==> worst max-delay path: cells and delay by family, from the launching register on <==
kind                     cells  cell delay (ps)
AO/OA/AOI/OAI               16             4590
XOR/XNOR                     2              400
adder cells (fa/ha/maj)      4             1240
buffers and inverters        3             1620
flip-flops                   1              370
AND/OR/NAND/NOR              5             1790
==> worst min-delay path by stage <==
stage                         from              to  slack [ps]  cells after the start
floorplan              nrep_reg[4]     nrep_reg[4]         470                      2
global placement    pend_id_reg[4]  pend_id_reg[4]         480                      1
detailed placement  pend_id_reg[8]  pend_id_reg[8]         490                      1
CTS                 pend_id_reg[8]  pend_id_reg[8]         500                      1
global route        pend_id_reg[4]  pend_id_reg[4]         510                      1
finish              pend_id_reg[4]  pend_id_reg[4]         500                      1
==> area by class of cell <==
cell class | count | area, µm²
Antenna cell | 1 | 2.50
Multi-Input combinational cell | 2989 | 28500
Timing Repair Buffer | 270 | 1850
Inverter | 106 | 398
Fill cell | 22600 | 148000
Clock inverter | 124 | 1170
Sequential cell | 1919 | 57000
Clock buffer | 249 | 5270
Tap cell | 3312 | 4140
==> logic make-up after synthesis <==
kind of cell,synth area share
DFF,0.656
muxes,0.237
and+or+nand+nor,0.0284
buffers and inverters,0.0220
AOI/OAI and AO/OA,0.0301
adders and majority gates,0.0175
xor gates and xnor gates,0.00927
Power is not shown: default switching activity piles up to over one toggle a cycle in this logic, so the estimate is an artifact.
--- src/design/sfu_pkg.sv ---
// Shared types, constants and helpers for the saturating fixed-point unit.
// No dependencies; used by every module of the block.
package sfu_pkg;

   localparam int UNITS_DEFAULT = 60;

   // largest magnitude of the symmetric fixed-point range
   localparam logic [30:0] FX_MAX = 31'h3FFF_FFFF;

   // double exponent bias plus the fraction width
   localparam logic signed [12:0] EXP_OFFSET = 13'sd1075;

   typedef enum logic [2:0] {
      ACT_NEAREST = 3'd0,
      ACT_FLOOR   = 3'd1,
      ACT_CEIL    = 3'd2,
      ACT_ADD     = 3'd3,
      ACT_SUB     = 3'd4,
      ACT_NEG     = 3'd5,
      ACT_ABS     = 3'd6,
      ACT_SCALE   = 3'd7
   } action_type;

   typedef enum logic [1:0] {
      RND_NEAREST = 2'd0,
      RND_FLOOR   = 2'd1,
      RND_CEIL    = 2'd2,
      RND_TRUNC   = 2'd3
   } mode_type;

   // class of the double product
   typedef enum logic [1:0] {
      K_ZERO = 2'd0,
      K_SAT  = 2'd1,
      K_TINY = 2'd2,
      K_NORM = 2'd3
   } kind_type;

   // per-item control that rides along the pipeline
   typedef struct packed {
      logic        is_fixed;
      logic [30:0] fixed_res;
      kind_type    kind;
      mode_type    mode;
      logic        sign;
      logic [10:0] exp;
   } tag_type;

   // clamp a 32-bit signed value into the symmetric range
   function automatic logic [30:0] sat_fx(logic signed [31:0] v);
      logic [30:0] r;
      if (v > $signed({1'b0, FX_MAX})) begin
         r = FX_MAX;
      end else if (v < -$signed({1'b0, FX_MAX})) begin
         r = 31'(-FX_MAX);
      end else begin
         r = v[30:0];
      end
      return r;
   endfunction

endpackage

--- src/design/sfu_mult.sv ---
// Two-stage 53 x 31 bit significand multiplier: partial products, then sum.
// Depends on sfu_pkg.
module sfu_mult (
   input  logic             clock,
   input  logic             reset,
   input  logic             adv,
   input  logic             in_valid,
   input  sfu_pkg::tag_type in_tag,
   input  logic [52:0]      mant,
   input  logic [30:0]      mult,
   input  logic [4:0]       lm,
   output logic             valid_ff,
   output sfu_pkg::tag_type tag_ff,
   output logic [83:0]      prod_ff,
   output logic [4:0]       lm_ff
);

   logic             pp_valid_ff;
   sfu_pkg::tag_type pp_tag_ff;
   logic [4:0]       pp_lm_ff;
   logic [56:0]      pp_hi_ff, pp_hi_in;
   logic [57:0]      pp_lo_ff, pp_lo_in;
   logic [83:0]      prod_in;

   // partial products on the upper and lower significand halves
   always_comb begin
      pp_hi_in = 57'(mant[52:27]) * 57'(mult);
      pp_lo_in = 58'(mant[26:0]) * 58'(mult);
      prod_in  = {pp_hi_ff[56:0], 27'd0} + 84'(pp_lo_ff);
   end

   always_ff @(posedge clock) begin
      if (reset) begin
         pp_valid_ff <= 1'b0;
         valid_ff    <= 1'b0;
      end else if (adv) begin
         pp_valid_ff <= in_valid;
         valid_ff    <= pp_valid_ff;
      end
   end

   always_ff @(posedge clock) begin
      if (adv) begin
         pp_hi_ff  <= pp_hi_in;
         pp_lo_ff  <= pp_lo_in;
         pp_tag_ff <= in_tag;
         pp_lm_ff  <= lm;
         prod_ff   <= prod_in;
         tag_ff    <= pp_tag_ff;
         lm_ff     <= pp_lm_ff;
      end
   end

endmodule

--- config.mk ---
export PLATFORM = sky130hd
export DESIGN_NAME = sfu_mult
export DESIGN_NICKNAME = d
export VERILOG_FILES = /design/src/design/sfu_pkg.sv /design/src/design/sfu_mult.sv
export SDC_FILE = /design/constraint.sdc
export NUM_CORES = 2
export LEC_CHECK = 0
export ABC_CLOCK_PERIOD_IN_PS = 9800
export BUFFER_PORTS_ARGS = -buffer_cell sky130_fd_sc_hd__buf_2
export CAP_MARGIN = 20
export CORE_ASPECT_RATIO = 0.9
export CORE_MARGIN = 5
export CORE_UTILIZATION = 60
export DETAILED_ROUTE_END_ITERATION = 6
export GPL_TIMING_DRIVEN = 1
export PLACE_DENSITY_LB_ADDON = 0.1
export SYNTH_ARGS = -nofsm -noshare
export SYNTH_HDL_FRONTEND = slang
export SYNTH_SLANG_ARGS = --single-unit
--- constraint.sdc ---
create_clock -name clock -period 9.8 [get_ports clock]
set_input_delay 0.49 -clock clock [delete_from_list [all_inputs] [get_ports clock]]
set_output_delay 0.49 -clock clock [all_outputs]
set_load 0.02 [all_outputs]
## Word-level counts from Yosys, hierarchy flattened

Index checks and enable logic that the tools add are counted.

| word-level totals | value |
|---|---|
| bits in registers | 307 |
| logic and storage cells | 22 |
| output and inout port bits | 138 |
| bits of input ports | 141 |

| operators by class | value |
|---|---|
| $mul | 2 |
| add/sub/neg operators | 1 |

Operators by type and width:

| kind | number |
|---|---|
| $add 84x58->84 | 1 |
| $mul 27x31->58 | 1 |
| $mul 26x31->57 | 1 |

## Longest topological paths before layout

| logic depth | value |
|---|---|
| word-level depth | 1 |
| mapped depth | 29 |
| gate-level depth less buffers | 26 |

## Least setup slack after synthesis

Ideal clock, no wire load.

| timing | value |
|---|---|
| kind | input -> register |
| start point | input mult[16] |
| end point | register pp_lo_ff[55] (data pin) |
| setup time | 259 ps |
| slack | 2265 ps |
| arrival | 7276 ps |
| stages on the path | 26 |
| cell sequence | clkbuf_1 -> clkbuf_1 -> nand2_1 -> fa_1 -> inv_1 -> fa_1 -> inv_1 -> fa_1 -> fa_1 -> fa_1 -> inv_1 -> fa_1 -> inv_1 -> fa_1 -> inv_1 -> ha_1 -> nand2_1 -> or3_1 -> or4_1 -> o32ai_2 -> a21bo_2 -> a311oi_4 -> o31ai_4 -> and2b_1 -> a41oi_1 -> xnor2_1 |

| on the way | value |
|---|---|
| longest elaborated chain between the ends | 1 |

RTL lines:

| element | line | RTL |
|---|---|---|
| start, declared | sfu_mult.sv:10 | `input logic [30:0] mult,` |
| $mul 27x31->58 | sfu_mult.sv:28 | `pp_lo_in = 58'(mant[26:0]) * 58'(mult);` |
| net pp_lo_in[55] | sfu_mult.sv:22 | `logic [57:0] pp_lo_ff, pp_lo_in;` |
| end signal, assigned | sfu_mult.sv:45 | `pp_lo_ff <= pp_lo_in;` |
| end, declared | sfu_mult.sv:22 |  |

The timed path passes the listed nets, and every way through them passes these cells.
A chain may end at the register's enable or synchronous reset.

## Worst setup path after layout

| timing | value |
|---|---|
| start point | input mult[14] |
| end point | register pp_hi_ff[55] (data pin) |

| on the way | value |
|---|---|
| longest elaborated chain between the ends | 1 |

RTL lines:

| element | line | RTL |
|---|---|---|
| $mul 26x31->57 | sfu_mult.sv:27 | `pp_hi_in = 57'(mant[52:27]) * 57'(mult);` |
| net pp_hi_in[55] | sfu_mult.sv:21 | `logic [56:0] pp_hi_ff, pp_hi_in;` |
| end signal, assigned | sfu_mult.sv:44 | `pp_hi_ff <= pp_hi_in;` |
| end, declared | sfu_mult.sv:21 |  |

The timed path passes the listed nets, and every way through them passes these cells.
File: src/design/sfu_pkg.sv
// Shared types, constants and helpers for the saturating fixed-point unit.
// No dependencies; used by every module of the block.
package sfu_pkg;

   localparam int UNITS_DEFAULT = 60;

   // largest magnitude of the symmetric fixed-point range
   localparam logic [30:0] FX_MAX = 31'h3FFF_FFFF;

   // double exponent bias plus the fraction width
   localparam logic signed [12:0] EXP_OFFSET = 13'sd1075;

   typedef enum logic [2:0] {
      ACT_NEAREST = 3'd0,
      ACT_FLOOR   = 3'd1,
      ACT_CEIL    = 3'd2,
      ACT_ADD     = 3'd3,
      ACT_SUB     = 3'd4,
      ACT_NEG     = 3'd5,
      ACT_ABS     = 3'd6,
      ACT_SCALE   = 3'd7
   } action_type;

   typedef enum logic [1:0] {
      RND_NEAREST = 2'd0,
      RND_FLOOR   = 2'd1,
      RND_CEIL    = 2'd2,
      RND_TRUNC   = 2'd3
   } mode_type;

   // class of the double product
   typedef enum logic [1:0] {
      K_ZERO = 2'd0,
      K_SAT  = 2'd1,
      K_TINY = 2'd2,
      K_NORM = 2'd3
   } kind_type;

   // per-item control that rides along the pipeline
   typedef struct packed {
      logic        is_fixed;
      logic [30:0] fixed_res;
      kind_type    kind;
      mode_type    mode;
      logic        sign;
      logic [10:0] exp;
   } tag_type;

   // clamp a 32-bit signed value into the symmetric range
   function automatic logic [30:0] sat_fx(logic signed [31:0] v);
      logic [30:0] r;
      if (v > $signed({1'b0, FX_MAX})) begin
         r = FX_MAX;
      end else if (v < -$signed({1'b0, FX_MAX})) begin
         r = 31'(-FX_MAX);
      end else begin
         r = v[30:0];
      end
      return r;
   endfunction

endpackage

File: src/design/sfu_unpack.sv
// Input stage: decodes the action, splits the double, does integer ops.
// Depends on sfu_pkg.
module sfu_unpack #(
   parameter int UNITS_PER_WHOLE = sfu_pkg::UNITS_DEFAULT
) (
   input  logic               clock,
   input  logic               reset,
   input  logic               adv,
   input  logic               in_valid,
   input  logic [2:0]         action,
   input  logic signed [30:0] operand_a,
   input  logic signed [30:0] operand_b,
   input  logic [63:0]        float_bits,
   output logic               valid_ff,
   output sfu_pkg::tag_type   tag_ff,
   output logic [52:0]        mant_ff,
   output logic [30:0]        mult_ff,
   output logic [4:0]         lm_ff
);

   sfu_pkg::action_type act;
   sfu_pkg::tag_type    tag_in;
   logic signed [31:0]  a_ext, b_ext;
   logic [30:0]         mag_a;
   logic [30:0]         mult_in;
   logic [4:0]          lm_in;
   logic                fsign, f_nan, f_inf, f_zero, f_sub, m_zero;
   logic [10:0]         fexp;
   logic [51:0]         ffrac;

   // decode and integer actions
   always_comb begin
      act    = sfu_pkg::action_type'(action);
      a_ext  = {operand_a[30], operand_a};
      b_ext  = {operand_b[30], operand_b};
      fsign  = float_bits[63];
      fexp   = float_bits[62:52];
      ffrac  = float_bits[51:0];
      f_nan  = (fexp == 11'h7FF) && (ffrac != 52'd0);
      f_inf  = (fexp == 11'h7FF) && (ffrac == 52'd0);
      f_zero = (fexp == 11'd0) && (ffrac == 52'd0);
      f_sub  = (fexp == 11'd0) && (ffrac != 52'd0);
      mag_a  = operand_a[30] ? 31'(-operand_a) : operand_a;

      tag_in.is_fixed  = 1'b1;
      tag_in.fixed_res = '0;
      tag_in.mode      = sfu_pkg::RND_TRUNC;
      tag_in.sign      = fsign;
      tag_in.exp       = fexp;
      mult_in          = 31'(UNITS_PER_WHOLE);
      case (act)
         sfu_pkg::ACT_NEAREST: begin
            tag_in.is_fixed = 1'b0;
            tag_in.mode     = sfu_pkg::RND_NEAREST;
         end
         sfu_pkg::ACT_FLOOR: begin
            tag_in.is_fixed = 1'b0;
            tag_in.mode     = sfu_pkg::RND_FLOOR;
         end
         sfu_pkg::ACT_CEIL: begin
            tag_in.is_fixed = 1'b0;
            tag_in.mode     = sfu_pkg::RND_CEIL;
         end
         sfu_pkg::ACT_ADD: tag_in.fixed_res = sfu_pkg::sat_fx(a_ext + b_ext);
         sfu_pkg::ACT_SUB: tag_in.fixed_res = sfu_pkg::sat_fx(a_ext - b_ext);
         sfu_pkg::ACT_NEG: tag_in.fixed_res = sfu_pkg::sat_fx(-a_ext);
         sfu_pkg::ACT_ABS: tag_in.fixed_res = sfu_pkg::sat_fx({1'b0, mag_a});
         default: begin
            tag_in.is_fixed = 1'b0;
            tag_in.sign     = fsign ^ operand_a[30];
            mult_in         = mag_a;
         end
      endcase

      // product class
      m_zero = (mult_in == 31'd0);
      if (f_nan || (f_inf && m_zero)) begin
         tag_in.kind = sfu_pkg::K_ZERO;
      end else if (f_inf) begin
         tag_in.kind = sfu_pkg::K_SAT;
      end else if (f_zero || m_zero) begin
         tag_in.kind = sfu_pkg::K_ZERO;
      end else if (f_sub) begin
         tag_in.kind = sfu_pkg::K_TINY;
      end else begin
         tag_in.kind = sfu_pkg::K_NORM;
      end

      // leading one of the integer multiplier
      lm_in = '0;
      for (int i = 0; i < 31; i++) begin
         if (mult_in[i]) lm_in = 5'(i);
      end
   end

   always_ff @(posedge clock) begin
      if (reset) begin
         valid_ff <= 1'b0;
      end else if (adv) begin
         valid_ff <= in_valid;
      end
   end

   always_ff @(posedge clock) begin
      if (adv) begin
         tag_ff  <= tag_in;
         mant_ff <= {1'b1, ffrac};
         mult_ff <= mult_in;
         lm_ff   <= lm_in;
      end
   end

endmodule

====

Transcribe only the lines from the beginning of the entries to the line with "muxes,0.237", inclusive, exactly as written.

==> worst max-delay path: cells and delay by family, from the launching register on <==
kind                     cells  cell delay (ps)
AO/OA/AOI/OAI               16             4590
XOR/XNOR                     2              400
adder cells (fa/ha/maj)      4             1240
buffers and inverters        3             1620
flip-flops                   1              370
AND/OR/NAND/NOR              5             1790
==> worst min-delay path by stage <==
stage                         from              to  slack [ps]  cells after the start
floorplan              nrep_reg[4]     nrep_reg[4]         470                      2
global placement    pend_id_reg[4]  pend_id_reg[4]         480                      1
detailed placement  pend_id_reg[8]  pend_id_reg[8]         490                      1
CTS                 pend_id_reg[8]  pend_id_reg[8]         500                      1
global route        pend_id_reg[4]  pend_id_reg[4]         510                      1
finish              pend_id_reg[4]  pend_id_reg[4]         500                      1
==> area by class of cell <==
cell class | count | area, µm²
Antenna cell | 1 | 2.50
Multi-Input combinational cell | 2989 | 28500
Timing Repair Buffer | 270 | 1850
Inverter | 106 | 398
Fill cell | 22600 | 148000
Clock inverter | 124 | 1170
Sequential cell | 1919 | 57000
Clock buffer | 249 | 5270
Tap cell | 3312 | 4140
==> logic make-up after synthesis <==
kind of cell,synth area share
DFF,0.656
muxes,0.237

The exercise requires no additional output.